Starting at the line that has "## power by group" and stopping after the line that has "repair buffers | 21 | 105 | 0.0736", reproduce the listing below exactly; omit everything else.

[Provided data]
* * *

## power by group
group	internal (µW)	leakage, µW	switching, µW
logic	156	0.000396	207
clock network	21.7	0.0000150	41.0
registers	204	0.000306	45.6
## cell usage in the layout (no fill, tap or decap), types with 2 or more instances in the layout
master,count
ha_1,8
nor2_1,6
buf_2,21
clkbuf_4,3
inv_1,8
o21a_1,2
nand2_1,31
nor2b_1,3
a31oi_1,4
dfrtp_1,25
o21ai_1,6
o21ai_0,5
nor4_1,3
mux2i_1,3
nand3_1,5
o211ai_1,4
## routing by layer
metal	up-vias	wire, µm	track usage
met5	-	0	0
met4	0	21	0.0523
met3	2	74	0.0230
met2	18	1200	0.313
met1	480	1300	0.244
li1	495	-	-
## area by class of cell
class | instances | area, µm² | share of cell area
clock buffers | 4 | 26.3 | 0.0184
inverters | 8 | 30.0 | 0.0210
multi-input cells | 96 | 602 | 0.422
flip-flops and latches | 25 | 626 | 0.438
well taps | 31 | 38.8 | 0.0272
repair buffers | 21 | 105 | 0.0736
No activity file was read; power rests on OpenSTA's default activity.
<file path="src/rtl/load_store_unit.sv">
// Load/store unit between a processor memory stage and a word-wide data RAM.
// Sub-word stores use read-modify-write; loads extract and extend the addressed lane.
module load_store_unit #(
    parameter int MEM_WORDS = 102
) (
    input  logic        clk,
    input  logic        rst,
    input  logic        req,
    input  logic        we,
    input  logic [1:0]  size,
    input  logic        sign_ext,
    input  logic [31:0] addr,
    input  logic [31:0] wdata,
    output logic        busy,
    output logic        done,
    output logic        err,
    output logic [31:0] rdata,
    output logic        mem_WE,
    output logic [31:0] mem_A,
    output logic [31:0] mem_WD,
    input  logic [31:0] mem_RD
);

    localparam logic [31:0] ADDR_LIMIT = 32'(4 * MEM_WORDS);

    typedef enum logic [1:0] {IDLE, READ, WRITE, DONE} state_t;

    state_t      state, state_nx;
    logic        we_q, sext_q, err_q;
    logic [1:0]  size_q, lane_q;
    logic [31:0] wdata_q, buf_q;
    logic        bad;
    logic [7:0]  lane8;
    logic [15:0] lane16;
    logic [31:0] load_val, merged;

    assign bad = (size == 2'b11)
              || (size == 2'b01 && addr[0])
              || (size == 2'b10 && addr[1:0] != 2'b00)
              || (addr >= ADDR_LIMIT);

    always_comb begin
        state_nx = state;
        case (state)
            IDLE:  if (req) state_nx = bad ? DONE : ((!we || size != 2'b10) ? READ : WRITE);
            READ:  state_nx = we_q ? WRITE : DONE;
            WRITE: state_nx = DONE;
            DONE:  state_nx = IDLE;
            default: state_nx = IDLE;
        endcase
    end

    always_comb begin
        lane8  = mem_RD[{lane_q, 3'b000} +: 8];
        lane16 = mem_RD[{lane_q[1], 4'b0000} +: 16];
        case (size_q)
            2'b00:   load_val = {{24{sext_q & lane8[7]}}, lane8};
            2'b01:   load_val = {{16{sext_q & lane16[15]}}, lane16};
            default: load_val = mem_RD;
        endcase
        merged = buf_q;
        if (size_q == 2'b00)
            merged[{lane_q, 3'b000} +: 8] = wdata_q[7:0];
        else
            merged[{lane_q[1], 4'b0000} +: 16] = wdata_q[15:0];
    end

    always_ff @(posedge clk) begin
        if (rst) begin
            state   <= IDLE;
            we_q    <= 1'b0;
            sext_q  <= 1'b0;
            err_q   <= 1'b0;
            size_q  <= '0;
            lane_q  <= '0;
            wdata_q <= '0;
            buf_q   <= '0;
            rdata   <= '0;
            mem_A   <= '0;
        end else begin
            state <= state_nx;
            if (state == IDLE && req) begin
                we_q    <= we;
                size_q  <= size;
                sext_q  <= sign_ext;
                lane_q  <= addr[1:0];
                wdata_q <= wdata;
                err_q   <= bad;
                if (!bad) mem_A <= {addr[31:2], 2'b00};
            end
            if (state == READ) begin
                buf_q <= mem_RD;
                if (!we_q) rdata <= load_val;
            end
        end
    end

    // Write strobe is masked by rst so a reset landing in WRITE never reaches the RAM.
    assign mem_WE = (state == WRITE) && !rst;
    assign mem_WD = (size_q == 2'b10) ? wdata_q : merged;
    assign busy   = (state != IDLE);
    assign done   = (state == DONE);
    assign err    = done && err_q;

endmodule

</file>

* * *

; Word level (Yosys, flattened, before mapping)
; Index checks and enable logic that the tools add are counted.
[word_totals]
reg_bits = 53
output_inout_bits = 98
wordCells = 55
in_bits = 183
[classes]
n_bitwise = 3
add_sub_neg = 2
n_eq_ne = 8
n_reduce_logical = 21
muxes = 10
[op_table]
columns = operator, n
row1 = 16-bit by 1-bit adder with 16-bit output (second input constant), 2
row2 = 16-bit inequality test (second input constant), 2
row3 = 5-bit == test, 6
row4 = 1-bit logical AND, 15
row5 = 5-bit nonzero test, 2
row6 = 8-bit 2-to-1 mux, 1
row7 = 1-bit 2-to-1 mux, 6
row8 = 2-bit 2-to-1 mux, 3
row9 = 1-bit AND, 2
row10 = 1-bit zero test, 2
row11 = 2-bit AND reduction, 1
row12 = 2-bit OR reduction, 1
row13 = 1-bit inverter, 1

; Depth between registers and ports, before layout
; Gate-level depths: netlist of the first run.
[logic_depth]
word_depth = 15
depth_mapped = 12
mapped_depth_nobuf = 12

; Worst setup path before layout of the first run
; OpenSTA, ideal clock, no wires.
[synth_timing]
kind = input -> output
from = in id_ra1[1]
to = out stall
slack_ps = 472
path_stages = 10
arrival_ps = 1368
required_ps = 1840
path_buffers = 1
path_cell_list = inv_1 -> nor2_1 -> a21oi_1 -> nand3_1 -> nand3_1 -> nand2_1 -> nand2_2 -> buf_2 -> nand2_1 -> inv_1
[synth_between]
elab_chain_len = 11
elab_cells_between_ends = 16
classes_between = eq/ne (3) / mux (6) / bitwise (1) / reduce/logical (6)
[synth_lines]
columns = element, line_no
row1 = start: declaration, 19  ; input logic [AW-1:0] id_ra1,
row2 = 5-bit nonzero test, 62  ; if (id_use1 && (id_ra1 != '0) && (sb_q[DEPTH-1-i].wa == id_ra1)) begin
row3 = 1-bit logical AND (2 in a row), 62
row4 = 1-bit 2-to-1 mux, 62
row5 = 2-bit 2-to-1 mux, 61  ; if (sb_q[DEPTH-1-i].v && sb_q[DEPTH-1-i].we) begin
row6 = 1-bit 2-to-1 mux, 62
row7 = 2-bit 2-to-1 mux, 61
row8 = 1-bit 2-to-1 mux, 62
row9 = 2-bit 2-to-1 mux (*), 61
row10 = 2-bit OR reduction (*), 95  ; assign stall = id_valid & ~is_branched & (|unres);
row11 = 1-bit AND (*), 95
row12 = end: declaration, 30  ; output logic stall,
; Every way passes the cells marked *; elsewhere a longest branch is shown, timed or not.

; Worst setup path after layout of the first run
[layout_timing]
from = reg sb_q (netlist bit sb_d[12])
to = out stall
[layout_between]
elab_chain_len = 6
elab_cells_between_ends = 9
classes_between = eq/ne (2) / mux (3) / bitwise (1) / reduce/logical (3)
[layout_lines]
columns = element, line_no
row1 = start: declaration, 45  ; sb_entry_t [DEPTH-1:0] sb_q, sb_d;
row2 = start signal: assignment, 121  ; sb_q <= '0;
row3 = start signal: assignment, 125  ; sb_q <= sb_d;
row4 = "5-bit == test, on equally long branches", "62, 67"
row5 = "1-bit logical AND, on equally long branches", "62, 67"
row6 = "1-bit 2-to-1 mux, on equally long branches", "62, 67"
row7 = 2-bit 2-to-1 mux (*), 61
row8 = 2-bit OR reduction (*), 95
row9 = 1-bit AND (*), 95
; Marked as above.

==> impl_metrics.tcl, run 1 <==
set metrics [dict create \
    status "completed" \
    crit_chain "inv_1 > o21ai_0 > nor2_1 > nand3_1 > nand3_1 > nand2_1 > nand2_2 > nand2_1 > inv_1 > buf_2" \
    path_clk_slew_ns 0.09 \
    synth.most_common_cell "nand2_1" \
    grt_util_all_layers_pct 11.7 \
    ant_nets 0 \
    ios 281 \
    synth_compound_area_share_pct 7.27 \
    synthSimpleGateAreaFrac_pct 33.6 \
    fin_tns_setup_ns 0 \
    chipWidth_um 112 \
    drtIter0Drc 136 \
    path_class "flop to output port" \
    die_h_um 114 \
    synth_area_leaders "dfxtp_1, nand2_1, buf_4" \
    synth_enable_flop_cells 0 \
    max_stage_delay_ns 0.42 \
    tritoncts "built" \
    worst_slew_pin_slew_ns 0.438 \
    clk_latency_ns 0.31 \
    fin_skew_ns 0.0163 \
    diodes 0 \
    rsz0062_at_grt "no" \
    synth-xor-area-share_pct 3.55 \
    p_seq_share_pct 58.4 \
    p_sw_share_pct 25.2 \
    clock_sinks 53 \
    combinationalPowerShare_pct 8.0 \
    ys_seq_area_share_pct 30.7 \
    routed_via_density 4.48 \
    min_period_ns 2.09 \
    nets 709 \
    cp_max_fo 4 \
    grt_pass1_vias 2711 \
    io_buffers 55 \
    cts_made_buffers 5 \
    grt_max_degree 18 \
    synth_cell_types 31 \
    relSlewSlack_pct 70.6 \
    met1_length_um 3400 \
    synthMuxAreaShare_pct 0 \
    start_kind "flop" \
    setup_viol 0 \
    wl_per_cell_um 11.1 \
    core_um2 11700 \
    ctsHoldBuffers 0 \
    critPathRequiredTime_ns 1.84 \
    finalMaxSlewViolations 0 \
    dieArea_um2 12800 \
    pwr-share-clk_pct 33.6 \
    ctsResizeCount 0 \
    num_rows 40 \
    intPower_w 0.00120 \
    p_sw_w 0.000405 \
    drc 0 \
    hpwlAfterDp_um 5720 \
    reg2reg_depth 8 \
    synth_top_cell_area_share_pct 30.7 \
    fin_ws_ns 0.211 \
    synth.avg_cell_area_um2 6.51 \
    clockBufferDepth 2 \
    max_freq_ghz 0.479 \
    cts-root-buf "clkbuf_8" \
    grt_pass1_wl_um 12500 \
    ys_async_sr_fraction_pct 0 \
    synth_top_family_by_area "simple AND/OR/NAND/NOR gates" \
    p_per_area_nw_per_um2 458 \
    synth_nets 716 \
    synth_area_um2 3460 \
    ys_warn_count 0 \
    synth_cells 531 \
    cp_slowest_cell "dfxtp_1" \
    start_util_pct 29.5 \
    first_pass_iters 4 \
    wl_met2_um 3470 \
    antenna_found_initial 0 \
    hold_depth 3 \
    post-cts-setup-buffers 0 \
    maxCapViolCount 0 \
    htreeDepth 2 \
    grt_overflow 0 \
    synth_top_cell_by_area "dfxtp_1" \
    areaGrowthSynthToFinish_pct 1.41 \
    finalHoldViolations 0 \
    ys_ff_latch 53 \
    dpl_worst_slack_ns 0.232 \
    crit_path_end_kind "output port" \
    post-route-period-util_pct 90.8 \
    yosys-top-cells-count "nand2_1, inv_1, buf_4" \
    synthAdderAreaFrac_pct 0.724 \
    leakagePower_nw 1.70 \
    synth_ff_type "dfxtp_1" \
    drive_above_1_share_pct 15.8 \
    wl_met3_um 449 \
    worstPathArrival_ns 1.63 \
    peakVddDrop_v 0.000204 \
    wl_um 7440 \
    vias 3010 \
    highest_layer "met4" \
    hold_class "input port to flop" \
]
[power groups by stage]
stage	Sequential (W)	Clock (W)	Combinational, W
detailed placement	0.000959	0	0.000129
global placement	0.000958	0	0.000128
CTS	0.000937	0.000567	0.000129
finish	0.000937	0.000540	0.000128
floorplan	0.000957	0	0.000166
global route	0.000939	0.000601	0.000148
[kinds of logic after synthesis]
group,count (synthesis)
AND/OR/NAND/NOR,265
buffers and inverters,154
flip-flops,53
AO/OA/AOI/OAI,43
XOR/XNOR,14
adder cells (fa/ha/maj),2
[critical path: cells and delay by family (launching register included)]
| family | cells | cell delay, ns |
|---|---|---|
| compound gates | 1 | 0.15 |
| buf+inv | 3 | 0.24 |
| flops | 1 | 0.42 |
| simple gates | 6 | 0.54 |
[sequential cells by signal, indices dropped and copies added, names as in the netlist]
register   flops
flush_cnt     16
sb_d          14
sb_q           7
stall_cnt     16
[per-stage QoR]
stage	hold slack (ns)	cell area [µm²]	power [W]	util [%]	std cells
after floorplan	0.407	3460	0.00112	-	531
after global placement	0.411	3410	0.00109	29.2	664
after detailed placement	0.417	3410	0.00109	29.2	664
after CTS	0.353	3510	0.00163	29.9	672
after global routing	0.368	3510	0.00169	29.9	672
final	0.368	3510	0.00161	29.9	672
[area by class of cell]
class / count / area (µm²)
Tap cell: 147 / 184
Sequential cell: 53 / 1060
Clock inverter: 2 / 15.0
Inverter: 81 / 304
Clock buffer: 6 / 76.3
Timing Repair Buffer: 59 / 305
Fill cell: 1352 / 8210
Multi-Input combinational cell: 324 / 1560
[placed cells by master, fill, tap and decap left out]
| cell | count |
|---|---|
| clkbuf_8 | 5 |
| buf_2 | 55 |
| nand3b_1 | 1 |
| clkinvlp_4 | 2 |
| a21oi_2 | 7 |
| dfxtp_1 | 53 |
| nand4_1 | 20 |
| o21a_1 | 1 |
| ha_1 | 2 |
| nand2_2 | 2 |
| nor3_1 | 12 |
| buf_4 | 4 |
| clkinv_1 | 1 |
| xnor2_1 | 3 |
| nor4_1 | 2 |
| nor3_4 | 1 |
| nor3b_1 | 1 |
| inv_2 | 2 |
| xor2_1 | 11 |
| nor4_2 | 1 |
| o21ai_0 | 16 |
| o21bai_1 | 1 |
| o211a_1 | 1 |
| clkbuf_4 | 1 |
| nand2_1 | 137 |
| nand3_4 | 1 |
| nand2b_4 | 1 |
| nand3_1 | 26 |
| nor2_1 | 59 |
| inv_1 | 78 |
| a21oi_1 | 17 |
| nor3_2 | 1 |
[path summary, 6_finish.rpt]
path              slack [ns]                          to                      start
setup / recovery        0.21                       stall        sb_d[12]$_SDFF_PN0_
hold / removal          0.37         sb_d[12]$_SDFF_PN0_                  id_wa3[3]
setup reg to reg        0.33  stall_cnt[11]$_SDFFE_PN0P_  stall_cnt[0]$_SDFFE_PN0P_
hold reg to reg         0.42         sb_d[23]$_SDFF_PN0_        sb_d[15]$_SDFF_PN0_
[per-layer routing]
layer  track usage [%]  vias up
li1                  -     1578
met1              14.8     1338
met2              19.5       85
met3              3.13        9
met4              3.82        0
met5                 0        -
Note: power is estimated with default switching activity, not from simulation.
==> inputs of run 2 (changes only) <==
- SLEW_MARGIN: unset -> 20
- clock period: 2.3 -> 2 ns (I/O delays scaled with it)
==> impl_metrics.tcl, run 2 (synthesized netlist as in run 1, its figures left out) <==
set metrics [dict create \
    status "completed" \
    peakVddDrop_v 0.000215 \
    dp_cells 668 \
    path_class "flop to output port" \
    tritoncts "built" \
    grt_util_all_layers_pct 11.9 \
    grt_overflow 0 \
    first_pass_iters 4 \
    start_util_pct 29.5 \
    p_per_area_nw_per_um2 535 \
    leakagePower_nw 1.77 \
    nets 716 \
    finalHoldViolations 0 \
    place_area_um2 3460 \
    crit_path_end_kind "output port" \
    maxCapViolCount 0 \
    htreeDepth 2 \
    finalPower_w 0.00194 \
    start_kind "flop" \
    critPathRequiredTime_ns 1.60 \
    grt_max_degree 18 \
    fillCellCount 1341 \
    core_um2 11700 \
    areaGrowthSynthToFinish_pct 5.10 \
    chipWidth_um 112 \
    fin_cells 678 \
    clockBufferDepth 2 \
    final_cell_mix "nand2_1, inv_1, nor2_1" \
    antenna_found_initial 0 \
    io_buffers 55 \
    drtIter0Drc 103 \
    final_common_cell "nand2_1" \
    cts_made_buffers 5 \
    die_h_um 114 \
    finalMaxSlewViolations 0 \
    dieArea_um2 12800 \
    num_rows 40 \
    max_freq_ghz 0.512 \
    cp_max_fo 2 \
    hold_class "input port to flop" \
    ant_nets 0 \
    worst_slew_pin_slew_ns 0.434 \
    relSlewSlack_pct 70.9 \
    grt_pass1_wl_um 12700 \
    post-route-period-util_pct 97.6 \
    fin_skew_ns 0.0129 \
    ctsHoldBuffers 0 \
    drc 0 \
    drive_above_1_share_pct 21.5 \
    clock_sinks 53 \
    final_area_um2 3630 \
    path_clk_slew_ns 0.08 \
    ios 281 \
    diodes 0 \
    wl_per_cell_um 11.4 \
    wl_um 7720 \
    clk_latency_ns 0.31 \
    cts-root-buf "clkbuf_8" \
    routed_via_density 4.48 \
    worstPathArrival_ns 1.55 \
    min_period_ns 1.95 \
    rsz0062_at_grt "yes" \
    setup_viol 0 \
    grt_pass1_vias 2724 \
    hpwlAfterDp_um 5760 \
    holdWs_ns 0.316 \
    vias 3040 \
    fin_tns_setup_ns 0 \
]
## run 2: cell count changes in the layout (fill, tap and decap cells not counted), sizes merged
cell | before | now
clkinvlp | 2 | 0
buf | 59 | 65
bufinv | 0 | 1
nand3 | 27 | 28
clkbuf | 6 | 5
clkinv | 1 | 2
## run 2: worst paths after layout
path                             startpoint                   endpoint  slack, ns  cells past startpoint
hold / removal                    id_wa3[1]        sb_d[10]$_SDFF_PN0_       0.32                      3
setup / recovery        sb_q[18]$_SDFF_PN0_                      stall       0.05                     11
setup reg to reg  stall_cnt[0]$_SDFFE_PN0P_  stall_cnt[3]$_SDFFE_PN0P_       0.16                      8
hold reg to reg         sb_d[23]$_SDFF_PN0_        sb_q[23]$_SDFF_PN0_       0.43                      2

* * *

[Written response]
## power by group
group	internal (µW)	leakage, µW	switching, µW
logic	156	0.000396	207
clock network	21.7	0.0000150	41.0
registers	204	0.000306	45.6
## cell usage in the layout (no fill, tap or decap), types with 2 or more instances in the layout
master,count
ha_1,8
nor2_1,6
buf_2,21
clkbuf_4,3
inv_1,8
o21a_1,2
nand2_1,31
nor2b_1,3
a31oi_1,4
dfrtp_1,25
o21ai_1,6
o21ai_0,5
nor4_1,3
mux2i_1,3
nand3_1,5
o211ai_1,4
## routing by layer
metal	up-vias	wire, µm	track usage
met5	-	0	0
met4	0	21	0.0523
met3	2	74	0.0230
met2	18	1200	0.313
met1	480	1300	0.244
li1	495	-	-
## area by class of cell
class | instances | area, µm² | share of cell area
clock buffers | 4 | 26.3 | 0.0184
inverters | 8 | 30.0 | 0.0210
multi-input cells | 96 | 602 | 0.422
flip-flops and latches | 25 | 626 | 0.438
well taps | 31 | 38.8 | 0.0272
repair buffers | 21 | 105 | 0.0736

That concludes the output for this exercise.